When you use your phone, it generally feels fairly private. No one else knows what you’re searching for or what activity you are engaging in. And in the modern era, people are using their phones to browse the Internet more often than ever, as the phone is essentially just a computer that is always connected to the Internet.
But this connectivity may be your concern. Is your phone tracking everything that you search for? Is it collecting all of your data? And since it’s connected to the Internet and everything else, does that mean that what you do on your phone isn’t actually private at all?
The default settings
As a default, the answer is yes. For instance, say that you use Google, the top search engine in the world.

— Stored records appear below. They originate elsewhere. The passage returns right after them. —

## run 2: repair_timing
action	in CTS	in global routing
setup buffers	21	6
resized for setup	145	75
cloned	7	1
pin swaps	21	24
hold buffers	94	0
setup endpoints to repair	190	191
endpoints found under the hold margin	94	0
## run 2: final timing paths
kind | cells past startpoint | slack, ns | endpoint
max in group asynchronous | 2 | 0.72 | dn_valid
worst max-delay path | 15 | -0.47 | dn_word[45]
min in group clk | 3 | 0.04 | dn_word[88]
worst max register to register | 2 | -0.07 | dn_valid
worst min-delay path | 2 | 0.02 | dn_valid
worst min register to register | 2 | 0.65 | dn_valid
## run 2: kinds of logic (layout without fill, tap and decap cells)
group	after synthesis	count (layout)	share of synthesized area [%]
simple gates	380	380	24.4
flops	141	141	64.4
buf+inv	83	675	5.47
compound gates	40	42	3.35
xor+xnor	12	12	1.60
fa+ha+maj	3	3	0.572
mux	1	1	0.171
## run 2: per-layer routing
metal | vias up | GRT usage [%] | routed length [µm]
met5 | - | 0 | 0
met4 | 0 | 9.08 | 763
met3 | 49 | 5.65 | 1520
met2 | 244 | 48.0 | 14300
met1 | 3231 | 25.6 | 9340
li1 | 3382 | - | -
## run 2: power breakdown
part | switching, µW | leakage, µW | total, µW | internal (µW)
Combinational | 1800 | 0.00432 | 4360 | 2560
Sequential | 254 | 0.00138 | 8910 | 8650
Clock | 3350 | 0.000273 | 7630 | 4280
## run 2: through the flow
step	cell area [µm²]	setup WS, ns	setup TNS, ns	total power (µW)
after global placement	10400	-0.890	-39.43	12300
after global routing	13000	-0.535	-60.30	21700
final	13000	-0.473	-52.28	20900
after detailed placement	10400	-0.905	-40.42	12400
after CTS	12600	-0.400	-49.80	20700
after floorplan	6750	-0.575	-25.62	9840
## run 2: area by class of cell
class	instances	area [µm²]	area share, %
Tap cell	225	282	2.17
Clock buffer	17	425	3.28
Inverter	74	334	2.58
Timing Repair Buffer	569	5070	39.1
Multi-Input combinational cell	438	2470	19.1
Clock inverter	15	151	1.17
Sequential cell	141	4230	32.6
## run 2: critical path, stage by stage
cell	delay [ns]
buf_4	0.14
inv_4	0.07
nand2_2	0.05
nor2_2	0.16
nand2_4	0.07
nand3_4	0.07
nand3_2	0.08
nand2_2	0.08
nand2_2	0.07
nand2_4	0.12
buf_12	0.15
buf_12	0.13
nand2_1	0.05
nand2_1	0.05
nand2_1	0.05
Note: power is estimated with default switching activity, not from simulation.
<file path="src/design/twist_exponential_2d_core_assert.svh">
// Assertion macros used by the core design file.
`ifndef TWIST_EXPONENTIAL_2D_CORE_ASSERT_SVH
`define TWIST_EXPONENTIAL_2D_CORE_ASSERT_SVH

// The consequent must hold in the same cycle as the antecedent.
`define TEX2D_ASSERT_IMPL(name, ck, rstn, ante, cons, msg) \
	name: assert property (@(posedge ck) disable iff (!(rstn)) (ante) |-> (cons)) \
		else $error(msg);

// The consequent must hold in the cycle after the antecedent.
`define TEX2D_ASSERT_NEXT(name, ck, rstn, ante, cons, msg) \
	name: assert property (@(posedge ck) disable iff (!(rstn)) (ante) |=> (cons)) \
		else $error(msg);

`endif

</file>
<file path="src/design/tex2d_pkg.sv">
package tex2d_pkg;

	// Angle constants in fixed point.
	localparam longint unsigned TWO_PI_Q60 = 64'h6487ED5110B4611A;
	localparam longint unsigned PI_Q60     = 64'h3243F6A8885A308D;
	localparam longint unsigned TP30 = (TWO_PI_Q60 + (64'd1 << 29)) >> 30;
	localparam longint unsigned PI30 = (PI_Q60 + (64'd1 << 29)) >> 30;
	localparam longint unsigned HP30 = PI30 / 2;
	localparam longint unsigned CORDIC_GAIN_Q30 = 64'd652032874;

	// Internal widths, sized for the whole range of the angle format.
	localparam int A_W = 34;   // CORDIC angle and vector
	localparam int D_W = 38;   // magnitude of the rate in Q30
	localparam int R_W = 56;   // divider remainder
	localparam int Q_W = 17;   // quotient bits kept

	typedef struct packed {
		logic signed [15:0] w;
		logic signed [15:0] vx;
		logic signed [15:0] vy;
		logic [15:0]        th;
		logic [D_W-1:0]     dm;
		logic [D_W-1:0]     dabs;
	} red_t;

	typedef struct packed {
		logic signed [A_W-1:0] a;
		logic signed [A_W-1:0] cx;
		logic signed [A_W-1:0] cy;
		logic                  neg;
		logic                  wzero;
		logic                  wneg;
		logic signed [15:0]    vx;
		logic signed [15:0]    vy;
		logic signed [15:0]    theta;
		logic [D_W-1:0]        dabs;
	} cor_t;

	typedef struct packed {
		logic [R_W-1:0]     rx;
		logic [R_W-1:0]     ry;
		logic [Q_W-1:0]     qx;
		logic [Q_W-1:0]     qy;
		logic               ovx;
		logic               ovy;
		logic               negx;
		logic               negy;
		logic               wzero;
		logic signed [15:0] vx;
		logic signed [15:0] vy;
		logic signed [15:0] theta;
		logic [D_W-1:0]     dabs;
	} div_t;

	typedef struct packed {
		logic signed [15:0] disp_x;
		logic signed [15:0] disp_y;
		logic signed [15:0] disp_theta;
		logic               saturated;
	} out_t;

	// 2*pi with fb fraction bits, rounded to nearest.
	function automatic longint unsigned two_pi_q(int fb);
		longint unsigned sh;
		sh = 64'(60 - fb);
		return (TWO_PI_Q60 + (64'd1 << (sh - 64'd1))) >> sh;
	endfunction

	// Number of subtract steps needed to reduce both the output angle and the
	// Q30 angle below one turn.
	function automatic int red_steps(int afb);
		longint unsigned tpf;
		longint unsigned dmax;
		int n;
		tpf = two_pi_q(afb);
		dmax = 64'd32768 << (30 - afb);
		n = 1;
		for (int k = 0; k < 40; k++) begin
			if ((TP30 << k) <= dmax || (tpf << k) <= 64'd32768) begin
				n = k + 1;
			end
		end
		return n;
	endfunction

	// atan(2^-i) in Q30, rounded to nearest.
	function automatic longint unsigned atan_q30(int i);
		longint unsigned t;
		unique case (i)
			0:       t = 64'd843314857;
			1:       t = 64'd497837829;
			2:       t = 64'd263043837;
			3:       t = 64'd133525159;
			4:       t = 64'd67021687;
			5:       t = 64'd33543516;
			6:       t = 64'd16775851;
			7:       t = 64'd8388437;
			8:       t = 64'd4194283;
			9:       t = 64'd2097149;
			31:      t = 64'd1;
			default: t = 64'd1 << (30 - i);
		endcase
		return t;
	endfunction

endpackage

</file>
<file path="src/design/tex2d_div_cell.sv">
// One restoring division step for both quotients: quotient bit K.
module tex2d_div_cell #(
	parameter int K = 0
) (
	input  logic              clk,
	input  logic              arst_n,
	input  logic              en,
	input  logic              up_valid,
	input  tex2d_pkg::div_t   up_word,
	output logic              dn_valid,
	output tex2d_pkg::div_t   dn_word
);
	import tex2d_pkg::*;

	div_t nxt;
	logic [R_W-1:0] step;
	logic valid_q;
	div_t word_q;

	// Compare and subtract the shifted divisor.
	always_comb begin
		nxt = up_word;
		step = R_W'(up_word.dabs) << K;
		if (up_word.rx >= step) begin
			nxt.rx = up_word.rx - step;
			nxt.qx[K] = 1'b1;
		end
		if (up_word.ry >= step) begin
			nxt.ry = up_word.ry - step;
			nxt.qy[K] = 1'b1;
		end
	end

	always_ff @(posedge clk or negedge arst_n) begin
		if (!arst_n) begin
			valid_q <= 1'b0;
		end else if (en) begin
			valid_q <= up_valid;
		end
	end

	always_ff @(posedge clk) begin
		if (en) begin
			word_q <= nxt;
		end
	end

	assign dn_valid = valid_q;
	assign dn_word  = word_q;
endmodule
</file>
==> src/design/tbes_ctrl.sv <==
// Controller: accepts words, sequences micro-ops and hands off result words.
`timescale 1ns / 1ps

module tbes_ctrl (
    input  logic              aclk,
    input  logic              aresetn,
    input  logic              s_valid,
    output logic              s_ready,
    input  logic              s_mode,
    output logic              m_valid,
    input  logic              m_ready,
    output tbes_pkg::cmd_t    cmd,
    input  tbes_pkg::status_t sts
);

    tbes_pkg::ctrl_state_t state_reg, state_next;
    tbes_pkg::uop_t        uop_reg, uop_next, uop_after;
    logic                  mode_reg, mode_next, m_valid_reg, m_valid_next, last;

    // Micro-op that follows the current one; last marks the end of an item.
    always_comb begin
        uop_after = uop_reg;
        last      = 1'b0;
        unique case (uop_reg)
            tbes_pkg::U_MOVE_X1: uop_after = tbes_pkg::U_MOVE_X2;
            tbes_pkg::U_MOVE_X2: uop_after = tbes_pkg::U_MOVE_Y1;
            tbes_pkg::U_MOVE_Y1: uop_after = tbes_pkg::U_MOVE_Y2;
            tbes_pkg::U_MOVE_Y2: uop_after = tbes_pkg::U_DIFF;
            tbes_pkg::U_DIFF: begin
                // A huge separation skips the square root.
                if (!sts.big) begin
                    uop_after = tbes_pkg::U_SQ_X;
                end else if (mode_reg) begin
                    uop_after = tbes_pkg::U_DIV_UX;
                end else begin
                    last = 1'b1;
                end
            end
            tbes_pkg::U_SQ_X: uop_after = tbes_pkg::U_SQ_Y;
            tbes_pkg::U_SQ_Y: uop_after = tbes_pkg::U_SQRT;
            tbes_pkg::U_SQRT: begin
                if (mode_reg && !sts.r_zero) begin
                    uop_after = tbes_pkg::U_DIV_UX;
                end else begin
                    last = 1'b1;
                end
            end
            tbes_pkg::U_DIV_UX:  uop_after = tbes_pkg::U_DIV_UY;
            tbes_pkg::U_DIV_UY:  uop_after = tbes_pkg::U_DIV_T1;
            tbes_pkg::U_DIV_T1:  uop_after = tbes_pkg::U_DIV_G1;
            tbes_pkg::U_DIV_G1:  uop_after = tbes_pkg::U_DIV_T2;
            tbes_pkg::U_DIV_T2:  uop_after = tbes_pkg::U_DIV_G2;
            tbes_pkg::U_DIV_G2:  uop_after = tbes_pkg::U_MUL_A1X;
            tbes_pkg::U_MUL_A1X: uop_after = tbes_pkg::U_MUL_D1X;
            tbes_pkg::U_MUL_D1X: uop_after = tbes_pkg::U_MUL_A2X;
            tbes_pkg::U_MUL_A2X: uop_after = tbes_pkg::U_MUL_D2X;
            tbes_pkg::U_MUL_D2X: uop_after = tbes_pkg::U_MUL_A1Y;
            tbes_pkg::U_MUL_A1Y: uop_after = tbes_pkg::U_MUL_D1Y;
            tbes_pkg::U_MUL_D1Y: uop_after = tbes_pkg::U_MUL_A2Y;
            tbes_pkg::U_MUL_A2Y: uop_after = tbes_pkg::U_MUL_D2Y;
            tbes_pkg::U_MUL_D2Y: last = 1'b1;
            default: last = 1'b1;
        endcase
    end

    // Next state.
    always_comb begin
        state_next = state_reg;
        uop_next   = uop_reg;
        mode_next  = mode_reg;
        unique case (state_reg)
            tbes_pkg::C_IDLE: begin
                if (s_valid) begin
                    state_next = tbes_pkg::C_ISSUE;
                    mode_next  = s_mode;
                    uop_next   = s_mode ? tbes_pkg::U_MOVE_X1 : tbes_pkg::U_DIFF;
                end
            end
            tbes_pkg::C_ISSUE: state_next = tbes_pkg::C_WAIT;
            tbes_pkg::C_WAIT: begin
                if (sts.done) begin
                    if (last) begin
                        state_next = tbes_pkg::C_OUT;
                    end else begin
                        state_next = tbes_pkg::C_ISSUE;
                        uop_next   = uop_after;
                    end
                end
            end
            tbes_pkg::C_OUT: begin
                if (!m_valid_reg || m_ready) begin
                    state_next = tbes_pkg::C_IDLE;
                end
            end
            default: state_next = tbes_pkg::C_IDLE;
        endcase
    end

    // Outputs and commands.
    always_comb begin
        s_ready      = 1'b0;
        cmd.start    = 1'b0;
        cmd.uop      = uop_reg;
        cmd.load     = 1'b0;
        cmd.out_load = 1'b0;
        unique case (state_reg)
            tbes_pkg::C_IDLE: begin
                s_ready  = 1'b1;
                cmd.load = s_valid && !s_mode;
            end
            tbes_pkg::C_ISSUE: cmd.start = 1'b1;
            tbes_pkg::C_WAIT:  ;
            tbes_pkg::C_OUT:   cmd.out_load = !m_valid_reg || m_ready;
            default: ;
        endcase
        m_valid_next = cmd.out_load ? 1'b1 : (m_ready ? 1'b0 : m_valid_reg);
    end

    always_ff @(posedge aclk) begin
        if (!aresetn) begin
            state_reg   <= tbes_pkg::C_IDLE;
            uop_reg     <= tbes_pkg::U_DIFF;
            mode_reg    <= 1'b0;
            m_valid_reg <= 1'b0;
        end else begin
            state_reg   <= state_next;
            uop_reg     <= uop_next;
            mode_reg    <= mode_next;
            m_valid_reg <= m_valid_next;
        end
    end

    assign m_valid = m_valid_reg;

    // A result word is never written over one still waiting to be taken.
    a_no_overwrite: assert property (@(posedge aclk) disable iff (!aresetn)
        cmd.out_load |-> (!m_valid_reg || m_ready))
        else $error("result word overwritten before it was taken");

    // Completion is only reported while a micro-op is in flight.
    a_done_in_wait: assert property (@(posedge aclk) disable iff (!aresetn)
        sts.done |-> (state_reg == tbes_pkg::C_WAIT))
        else $error("datapath done outside of a wait");

endmodule

==> config.mk <==
export PLATFORM = sky130hd
export DESIGN_NAME = tbes_ctrl
export DESIGN_NICKNAME = d
export VERILOG_FILES = /design/src/design/tbes_pkg.sv /design/src/design/tbes_ctrl.sv
export SDC_FILE = /design/constraint.sdc
export NUM_CORES = 1
export LEC_CHECK = 0
export ABC_AREA = 1
export BUFFER_PORTS_ARGS = -buffer_cell sky130_fd_sc_hd__buf_2
export CAP_MARGIN = 10
export CORE_UTILIZATION = 50
export CTS_CLUSTER_SIZE = 28
export DETAILED_ROUTE_END_ITERATION = 8
export PLACE_DENSITY_LB_ADDON = 0.1
export SYNTH_ARGS = -nofsm -noshare
export SYNTH_HDL_FRONTEND = slang
export SYNTH_SLANG_ARGS = --single-unit
==> constraint.sdc <==
create_clock -name aclk -period 1.9 [get_ports aclk]
set_input_delay 0.19 -clock aclk [delete_from_list [all_inputs] [get_ports aclk]]
set_output_delay 0.19 -clock aclk [all_outputs]
set_load 0.02 [all_outputs]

You may even have an account for Gmail or other related services. If you do, and then you use these apps on your phone, Google is going to track some or all of the following:
- Videos that you watched
- Images that you looked at
- Links that you clicked on
- Search terms that you typed in
- Activity that you took after performing a search
- Ads or related links that you clicked on or showed interest in
In some cases, your phone is even going to track real-time location data.
There are ways to turn off some of these settings so that Google and others won’t track nearly as much information. But as a general rule, it’s best to assume that your phone is recording more than you anticipate of your online activity. This can become very important if you’re facing charges or if the authorities want to look at the contents of your phone, and it’s critical that you understand exactly what legal options you have.